216.55.164.37 - - [29/Dec/2008:12:38:25 +0000] "POST /roundcubemail-0.1-rc2/bin/html2text.php HTTP/1.1" 301 387 "-" "-"
216.55.164.37 - - [29/Dec/2008:12:38:25 +0000] "POST /roundcubemail-0.2/bin/html2text.php HTTP/1.1" 301 383 "-" "-"
216.55.164.37 - - [29/Dec/2008:12:38:26 +0000] "POST /roundcubemail-0.2-alpha/bin/html2text.php HTTP/1.1" 301 389 "-" "-"
216.55.164.37 - - [29/Dec/2008:12:38:26 +0000] "POST /roundcubemail-0.2-beta/bin/html2text.php HTTP/1.1" 301 388 "-" "-"
216.55.164.37 - - [29/Dec/2008:12:38:27 +0000] "POST /webmail/bin/html2text.php HTTP/1.1" 301 373 "-" "-"

[JPC-Rizwan]

As per cpanel changelog [ Patched Roundcube security issue ( http://trac.roundcube.net/ticket/1485618 )] if cPanel is on 32412 CURRENT build then roundcube is patched.

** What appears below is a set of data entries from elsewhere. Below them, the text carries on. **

[src/design/core_pkg.sv]
`default_nettype none

package core_pkg;

    // Datapath widths
    parameter int XLEN   = 32;
    parameter int REG_AW = 5;

    // RV32I major opcodes of the supported subset
    parameter logic [6:0] OPC_OP     = 7'b0110011;
    parameter logic [6:0] OPC_OP_IMM = 7'b0010011;
    parameter logic [6:0] OPC_LOAD   = 7'b0000011;
    parameter logic [6:0] OPC_STORE  = 7'b0100011;

    // ADDI x0, x0, 0
    parameter logic [XLEN-1:0] NOP_INSTR = 32'h0000_0013;

    typedef enum logic [2:0] {
        ALU_ADD,
        ALU_SUB,
        ALU_AND,
        ALU_OR,
        ALU_XOR,
        ALU_SLT
    } alu_op_e;

    //////////////////////////////////////////////////////////////////////////
    // Stage payloads
    //////////////////////////////////////////////////////////////////////////

    typedef struct packed {
        logic [XLEN-1:0] instr;
        logic [XLEN-1:0] pc;
    } if_id_t;

    typedef struct packed {
        alu_op_e           alu_op;
        logic [XLEN-1:0]   op_a;
        logic [XLEN-1:0]   op_b;
        logic [XLEN-1:0]   store_data;
        logic [REG_AW-1:0] dst;
        logic              we;
        logic              is_load;
        logic              is_store;
    } id_ex_t;

    typedef struct packed {
        logic [XLEN-1:0]   result;
        logic [XLEN-1:0]   store_data;
        logic [REG_AW-1:0] dst;
        logic              we;
        logic              is_load;
        logic              is_store;
    } ex_mem_t;

    typedef struct packed {
        logic [XLEN-1:0]   result;
        logic [REG_AW-1:0] dst;
        logic              we;
    } mem_wb_t;

endpackage

`default_nettype wire
[src/design/mem_port_if.sv]
`timescale 1ns/1ns
`default_nettype none

interface mem_port_if (
    input wire clk_i
);

    logic [core_pkg::XLEN-1:0] req_addr;
    logic                      req_rd;
    logic                      req_wr;
    logic [core_pkg::XLEN-1:0] req_wdata;
    logic [core_pkg::XLEN-1:0] rsp_rdata;
    logic                      rsp_ready;

    // Request held with stable address and data until rsp_ready
    modport requester (
        input  clk_i,
        output req_addr, req_rd, req_wr, req_wdata,
        input  rsp_rdata, rsp_ready
    );

    modport arbiter (
        input  clk_i,
        input  req_addr, req_rd, req_wr, req_wdata,
        output rsp_rdata, rsp_ready
    );

endinterface

`default_nettype wire

[src/design/mini_core.sv]
`timescale 1ns/1ns
`default_nettype none

module mini_core #(
    parameter logic [core_pkg::XLEN-1:0] RESET_PC = '0
) (
    input  wire                         clk_i,
    input  wire                         rst_n_i,
    output logic [core_pkg::XLEN-1:0]   mem_addr_o,
    output logic                        mem_rd_o,
    output logic                        mem_wr_o,
    output logic [core_pkg::XLEN-1:0]   mem_wdata_o,
    input  wire  [core_pkg::XLEN-1:0]   mem_rdata_i,
    input  wire                         mem_ready_i
);

    mem_port_if if_port (.clk_i(clk_i));
    mem_port_if dm_port (.clk_i(clk_i));

    logic                        if_valid, id_valid, dec_valid, ex_valid, mem_valid, wb_valid;
    core_pkg::if_id_t            if_data, id_data;
    core_pkg::id_ex_t            dec_data, ex_data;
    core_pkg::ex_mem_t           exe_data, mem_data;
    core_pkg::mem_wb_t           mem_out, wb_data;
    logic [core_pkg::REG_AW-1:0] rs1_addr, rs2_addr;
    logic [core_pkg::XLEN-1:0]   rs1_data, rs2_data;
    logic                        rs1_used, rs2_used;
    logic                        mem_busy;
    logic                        hold_if, hold_id, hold_ex, bubble_ex, bubble_wb;
    logic                        dm_sel;
    logic                        owner_q;
    logic                        busy_q;

    ////////////////////////////////////////////////////////////////////////////
    // Memory port arbiter
    ////////////////////////////////////////////////////////////////////////////

    // Owner only changes between requests, data side wins when free
    assign dm_sel = busy_q ? owner_q : (dm_port.req_rd || dm_port.req_wr);

    always_ff @(posedge clk_i or negedge rst_n_i) begin
        if (!rst_n_i) begin
            busy_q  <= 1'b0;
            owner_q <= 1'b0;
        end else begin
            busy_q  <= (mem_rd_o || mem_wr_o) && !mem_ready_i;
            owner_q <= dm_sel;
        end
    end

    assign mem_addr_o  = dm_sel ? dm_port.req_addr  : if_port.req_addr;
    assign mem_rd_o    = dm_sel ? dm_port.req_rd    : if_port.req_rd;
    assign mem_wr_o    = dm_sel ? dm_port.req_wr    : if_port.req_wr;
    assign mem_wdata_o = dm_sel ? dm_port.req_wdata : if_port.req_wdata;

    assign if_port.rsp_rdata = mem_rdata_i;
    assign dm_port.rsp_rdata = mem_rdata_i;
    assign if_port.rsp_ready = mem_ready_i && !dm_sel;
    assign dm_port.rsp_ready = mem_ready_i && dm_sel;

    ////////////////////////////////////////////////////////////////////////////
    // Pipeline
    ////////////////////////////////////////////////////////////////////////////

    fetch_stage #(.RESET_PC(RESET_PC)) u_fetch (
        .clk_i(clk_i), .rst_n_i(rst_n_i), .mem(if_port),
        .stall_i(hold_if), .valid_o(if_valid), .data_o(if_data)
    );

    pipe_stage_reg #(.PAYLOAD_T(core_pkg::if_id_t)) u_if_id (
        .clk_i(clk_i), .rst_n_i(rst_n_i), .valid_i(if_valid), .data_i(if_data),
        .hold_i(hold_if), .bubble_i(1'b0), .valid_o(id_valid), .data_o(id_data)
    );

    decode_stage u_decode (
        .valid_i(id_valid), .data_i(id_data),
        .rs1_addr_o(rs1_addr), .rs2_addr_o(rs2_addr),
        .rs1_data_i(rs1_data), .rs2_data_i(rs2_data),
        .rs1_used_o(rs1_used), .rs2_used_o(rs2_used),
        .valid_o(dec_valid), .data_o(dec_data)
    );

    register_file u_regfile (
        .clk_i(clk_i), .rst_n_i(rst_n_i),
        .raddr_a_i(rs1_addr), .rdata_a_o(rs1_data),
        .raddr_b_i(rs2_addr), .rdata_b_o(rs2_data),
        .we_i(wb_valid && wb_data.we), .waddr_i(wb_data.dst), .wdata_i(wb_data.result)
    );

    pipe_stage_reg #(.PAYLOAD_T(core_pkg::id_ex_t)) u_id_ex (
        .clk_i(clk_i), .rst_n_i(rst_n_i), .valid_i(dec_valid), .data_i(dec_data),
        .hold_i(hold_id), .bubble_i(bubble_ex), .valid_o(ex_valid), .data_o(ex_data)
    );

    execute_stage u_execute (.data_i(ex_data), .data_o(exe_data));

    pipe_stage_reg #(.PAYLOAD_T(core_pkg::ex_mem_t)) u_ex_mem (
        .clk_i(clk_i), .rst_n_i(rst_n_i), .valid_i(ex_valid), .data_i(exe_data),
        .hold_i(hold_ex), .bubble_i(1'b0), .valid_o(mem_valid), .data_o(mem_data)
    );

    mem_stage u_mem (
        .valid_i(mem_valid), .data_i(mem_data), .mem(dm_port),
        .busy_o(mem_busy), .data_o(mem_out)
    );

    pipe_stage_reg #(.PAYLOAD_T(core_pkg::mem_wb_t)) u_mem_wb (
        .clk_i(clk_i), .rst_n_i(rst_n_i), .valid_i(mem_valid), .data_i(mem_out),
        .hold_i(1'b0), .bubble_i(bubble_wb), .valid_o(wb_valid), .data_o(wb_data)
    );

    hazard_ctrl u_hazard (
        .id_valid_i(id_valid), .rs1_addr_i(rs1_addr), .rs2_addr_i(rs2_addr),
        .rs1_used_i(rs1_used), .rs2_used_i(rs2_used),
        .ex_valid_i(ex_valid), .ex_dst_i(ex_data.dst), .ex_we_i(ex_data.we),
        .mem_valid_i(mem_valid), .mem_dst_i(mem_data.dst), .mem_we_i(mem_data.we),
        .wb_valid_i(wb_valid), .wb_dst_i(wb_data.dst), .wb_we_i(wb_data.we),
        .mem_busy_i(mem_busy),
        .hold_if_o(hold_if), .hold_id_o(hold_id), .hold_ex_o(hold_ex),
        .bubble_ex_o(bubble_ex), .bubble_wb_o(bubble_wb)
    );

endmodule

`default_nettype wire

[src/design/hazard_ctrl.sv]
`timescale 1ns/1ns
`default_nettype none

module hazard_ctrl (
    input  wire                          id_valid_i,
    input  wire  [core_pkg::REG_AW-1:0]  rs1_addr_i,
    input  wire  [core_pkg::REG_AW-1:0]  rs2_addr_i,
    input  wire                          rs1_used_i,
    input  wire                          rs2_used_i,
    input  wire                          ex_valid_i,
    input  wire  [core_pkg::REG_AW-1:0]  ex_dst_i,
    input  wire                          ex_we_i,
    input  wire                          mem_valid_i,
    input  wire  [core_pkg::REG_AW-1:0]  mem_dst_i,
    input  wire                          mem_we_i,
    input  wire                          wb_valid_i,
    input  wire  [core_pkg::REG_AW-1:0]  wb_dst_i,
    input  wire                          wb_we_i,
    input  wire                          mem_busy_i,
    output logic                         hold_if_o,
    output logic                         hold_id_o,
    output logic                         hold_ex_o,
    output logic                         bubble_ex_o,
    output logic                         bubble_wb_o
);

    function automatic logic pending(input logic [core_pkg::REG_AW-1:0] rs);
        return (ex_valid_i && ex_we_i && (ex_dst_i == rs))
            || (mem_valid_i && mem_we_i && (mem_dst_i == rs))
            || (wb_valid_i && wb_we_i && (wb_dst_i == rs));
    endfunction

    logic raw;

    assign raw = id_valid_i
        && ((rs1_used_i && (rs1_addr_i != '0) && pending(rs1_addr_i))
         || (rs2_used_i && (rs2_addr_i != '0) && pending(rs2_addr_i)));

    // hold_X freezes the register after stage X, bubble_X empties the one before X
    assign hold_if_o   = mem_busy_i || raw;
    assign hold_id_o   = mem_busy_i;
    assign hold_ex_o   = mem_busy_i;
    assign bubble_ex_o = !mem_busy_i && raw;
    assign bubble_wb_o = mem_busy_i;

endmodule

`default_nettype wire

[src/design/mem_stage.sv]
`timescale 1ns/1ns
`default_nettype none

module mem_stage (
    input  wire                 valid_i,
    input  core_pkg::ex_mem_t   data_i,
    mem_port_if.requester       mem,
    output logic                busy_o,
    output core_pkg::mem_wb_t   data_o
);

    logic rd_req;
    logic wr_req;

    // EX/MEM is held during the access, which keeps the request stable
    assign rd_req = valid_i && data_i.is_load;
    assign wr_req = valid_i && data_i.is_store;

    assign mem.req_addr  = data_i.result;
    assign mem.req_rd    = rd_req;
    assign mem.req_wr    = wr_req;
    assign mem.req_wdata = data_i.store_data;

    assign busy_o = (rd_req || wr_req) && !mem.rsp_ready;

    // Load data is only valid in the ready cycle, when busy_o is low
    assign data_o.result = data_i.is_load ? mem.rsp_rdata : data_i.result;
    assign data_o.dst    = data_i.dst;
    assign data_o.we     = data_i.we;

endmodule

`default_nettype wire

[src/design/execute_stage.sv]
`timescale 1ns/1ns
`default_nettype none

module execute_stage (
    input  core_pkg::id_ex_t  data_i,
    output core_pkg::ex_mem_t data_o
);

    logic [core_pkg::XLEN-1:0] alu_res;

    // Loads and stores come in as ALU_ADD, so the sum is the address
    always_comb begin
        case (data_i.alu_op)
            core_pkg::ALU_SUB: alu_res = data_i.op_a - data_i.op_b;
            core_pkg::ALU_AND: alu_res = data_i.op_a & data_i.op_b;
            core_pkg::ALU_OR:  alu_res = data_i.op_a | data_i.op_b;
            core_pkg::ALU_XOR: alu_res = data_i.op_a ^ data_i.op_b;
            core_pkg::ALU_SLT: begin
                alu_res = {31'd0, $signed(data_i.op_a) < $signed(data_i.op_b)};
            end
            default:           alu_res = data_i.op_a + data_i.op_b;
        endcase
    end

    assign data_o.result     = alu_res;
    assign data_o.store_data = data_i.store_data;
    assign data_o.dst        = data_i.dst;
    assign data_o.we         = data_i.we;
    assign data_o.is_load    = data_i.is_load;
    assign data_o.is_store   = data_i.is_store;

endmodule

`default_nettype wire

[src/design/register_file.sv]
`timescale 1ns/1ns
`default_nettype none

module register_file (
    input  wire                          clk_i,
    input  wire                          rst_n_i,
    input  wire  [core_pkg::REG_AW-1:0]  raddr_a_i,
    output logic [core_pkg::XLEN-1:0]    rdata_a_o,
    input  wire  [core_pkg::REG_AW-1:0]  raddr_b_i,
    output logic [core_pkg::XLEN-1:0]    rdata_b_o,
    input  wire                          we_i,
    input  wire  [core_pkg::REG_AW-1:0]  waddr_i,
    input  wire  [core_pkg::XLEN-1:0]    wdata_i
);

    logic [core_pkg::XLEN-1:0] regs_q [32];

    // x0 is never written, so it stays at its reset value
    always_ff @(posedge clk_i or negedge rst_n_i) begin
        if (!rst_n_i) begin
            for (int i = 0; i < 32; i++) begin
                regs_q[i] <= '0;
            end
        end else if (we_i && (waddr_i != '0)) begin
            regs_q[waddr_i] <= wdata_i;
        end
    end

    assign rdata_a_o = regs_q[raddr_a_i];
    assign rdata_b_o = regs_q[raddr_b_i];

endmodule

`default_nettype wire

[src/design/decode_stage.sv]
`timescale 1ns/1ns
`default_nettype none

module decode_stage (
    input  wire                             valid_i,
    input  core_pkg::if_id_t                data_i,
    output logic [core_pkg::REG_AW-1:0]     rs1_addr_o,
    output logic [core_pkg::REG_AW-1:0]     rs2_addr_o,
    input  wire  [core_pkg::XLEN-1:0]       rs1_data_i,
    input  wire  [core_pkg::XLEN-1:0]       rs2_data_i,
    output logic                            rs1_used_o,
    output logic                            rs2_used_o,
    output logic                            valid_o,
    output core_pkg::id_ex_t                data_o
);

    logic [core_pkg::XLEN-1:0] instr;
    logic [6:0]                opcode;
    logic [2:0]                funct3;
    logic [core_pkg::XLEN-1:0] imm_i;
    logic [core_pkg::XLEN-1:0] imm_s;
    logic                      is_op;
    logic                      is_op_imm;
    logic                      is_load;
    logic                      is_store;
    logic                      legal;

    // Empty slots decode as a NOP so nothing downstream reacts
    assign instr  = valid_i ? data_i.instr : core_pkg::NOP_INSTR;
    assign opcode = instr[6:0];
    assign funct3 = instr[14:12];

    assign imm_i = {{20{instr[31]}}, instr[31:20]};
    assign imm_s = {{20{instr[31]}}, instr[31:25], instr[11:7]};

    assign is_op     = (opcode == core_pkg::OPC_OP);
    assign is_op_imm = (opcode == core_pkg::OPC_OP_IMM) && (funct3 == 3'b000);
    assign is_load   = (opcode == core_pkg::OPC_LOAD) && (funct3 == 3'b010);
    assign is_store  = (opcode == core_pkg::OPC_STORE) && (funct3 == 3'b010);

    always_comb begin
        data_o.alu_op = core_pkg::ALU_ADD;
        legal         = is_op_imm || is_load || is_store;
        if (is_op) begin
            legal = 1'b1;
            case (funct3)
                3'b000:  data_o.alu_op = instr[30] ? core_pkg::ALU_SUB : core_pkg::ALU_ADD;
                3'b010:  data_o.alu_op = core_pkg::ALU_SLT;
                3'b100:  data_o.alu_op = core_pkg::ALU_XOR;
                3'b110:  data_o.alu_op = core_pkg::ALU_OR;
                3'b111:  data_o.alu_op = core_pkg::ALU_AND;
                default: legal = 1'b0;
            endcase
        end
    end

    assign rs1_addr_o = instr[19:15];
    assign rs2_addr_o = instr[24:20];
    assign rs1_used_o = legal;
    assign rs2_used_o = legal && (is_op || is_store);

    // Unknown opcodes leave the pipe as empty slots
    assign valid_o           = valid_i && legal;
    assign data_o.op_a       = rs1_data_i;
    assign data_o.op_b       = is_op ? rs2_data_i : (is_store ? imm_s : imm_i);
    assign data_o.store_data = rs2_data_i;
    assign data_o.dst        = instr[11:7];
    assign data_o.we         = legal && !is_store;
    assign data_o.is_load    = is_load;
    assign data_o.is_store   = is_store;

endmodule

`default_nettype wire

[src/design/fetch_stage.sv]
`timescale 1ns/1ns
`default_nettype none

module fetch_stage #(
    parameter logic [core_pkg::XLEN-1:0] RESET_PC = '0
) (
    input  wire                clk_i,
    input  wire                rst_n_i,
    mem_port_if.requester      mem,
    input  wire                stall_i,
    output logic               valid_o,
    output core_pkg::if_id_t   data_o
);

    logic [core_pkg::XLEN-1:0] pc_q;
    logic                      req_q;
    logic                      buf_valid_q;
    logic [core_pkg::XLEN-1:0] buf_instr_q;
    logic                      fetch_done;

    assign fetch_done = req_q && mem.rsp_ready;

    assign mem.req_addr  = pc_q;
    assign mem.req_rd    = req_q;
    assign mem.req_wr    = 1'b0;
    assign mem.req_wdata = '0;

    // Buffered word first, else the word returning this cycle
    assign valid_o      = buf_valid_q || fetch_done;
    assign data_o.instr = buf_valid_q ? buf_instr_q : mem.rsp_rdata;
    assign data_o.pc    = pc_q;

    always_ff @(posedge clk_i or negedge rst_n_i) begin
        if (!rst_n_i) begin
            pc_q        <= RESET_PC;
            req_q       <= 1'b0;
            buf_valid_q <= 1'b0;
        end else if (valid_o && !stall_i) begin
            // Word taken by IF/ID, next request right away
            pc_q        <= pc_q + 32'd4;
            req_q       <= 1'b1;
            buf_valid_q <= 1'b0;
        end else if (fetch_done) begin
            // Returned during a stall, park it
            req_q       <= 1'b0;
            buf_valid_q <= 1'b1;
        end else if (!buf_valid_q) begin
            req_q <= 1'b1;
        end
    end

    always_ff @(posedge clk_i) begin
        if (fetch_done) begin
            buf_instr_q <= mem.rsp_rdata;
        end
    end

endmodule

`default_nettype wire

[src/design/pipe_stage_reg.sv]
`timescale 1ns/1ns
`default_nettype none

module pipe_stage_reg #(
    parameter type PAYLOAD_T = logic
) (
    input  wire      clk_i,
    input  wire      rst_n_i,
    input  wire      valid_i,
    input  PAYLOAD_T data_i,
    input  wire      hold_i,
    input  wire      bubble_i,
    output logic     valid_o,
    output PAYLOAD_T data_o
);

    // Hold wins over bubble, bubble wins over load
    always_ff @(posedge clk_i or negedge rst_n_i) begin
        if (!rst_n_i) begin
            valid_o <= 1'b0;
        end else if (hold_i) begin
            valid_o <= valid_o;
        end else if (bubble_i) begin
            valid_o <= 1'b0;
        end else begin
            valid_o <= valid_i;
        end
    end

    // Payload is don't care while invalid
    always_ff @(posedge clk_i) begin
        if (!hold_i) begin
            data_o <= data_i;
        end
    end

endmodule

`default_nettype wire

[config.mk]
export PLATFORM = sky130hd
export DESIGN_NAME = mini_core
export DESIGN_NICKNAME = d
export VERILOG_FILES = /design/src/design/core_pkg.sv /design/src/design/mem_port_if.sv /design/src/design/mini_core.sv /design/src/design/hazard_ctrl.sv /design/src/design/mem_stage.sv /design/src/design/execute_stage.sv /design/src/design/register_file.sv /design/src/design/decode_stage.sv /design/src/design/fetch_stage.sv /design/src/design/pipe_stage_reg.sv
export SDC_FILE = /design/constraint.sdc
export NUM_CORES = 2
export LEC_CHECK = 0
export CAP_MARGIN = 20
export CORE_MARGIN = 5
export CORE_UTILIZATION = 28
export DETAILED_ROUTE_END_ITERATION = 8
export DONT_BUFFER_PORTS = 1
export SLEW_MARGIN = 20
export SYNTH_ARGS = -nofsm -noshare
export SYNTH_HDL_FRONTEND = slang
export SYNTH_SLANG_ARGS = --single-unit
[constraint.sdc]
create_clock -name clk_i -period 6.9 [get_ports clk_i]
set_clock_uncertainty 0.1 [all_clocks]
set_input_delay 1.035 -clock clk_i [delete_from_list [all_inputs] [get_ports clk_i]]
set_output_delay 1.035 -clock clk_i [all_outputs]
set_load 0.03 [all_outputs]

All Jaguar shared servers have already been patched.

For Dedicated/VPS clients, if you are not running 32412 CURRENT build or higher then you should upgrade as soon as possible.
You can upgrade cPanel using WHM >> cPanel >> Upgrade to Latest Version or from command line using /scripts/upcp --force.
Make sure that you set the update config to Current/Release from WHM >> Server Configuration >> Update Config.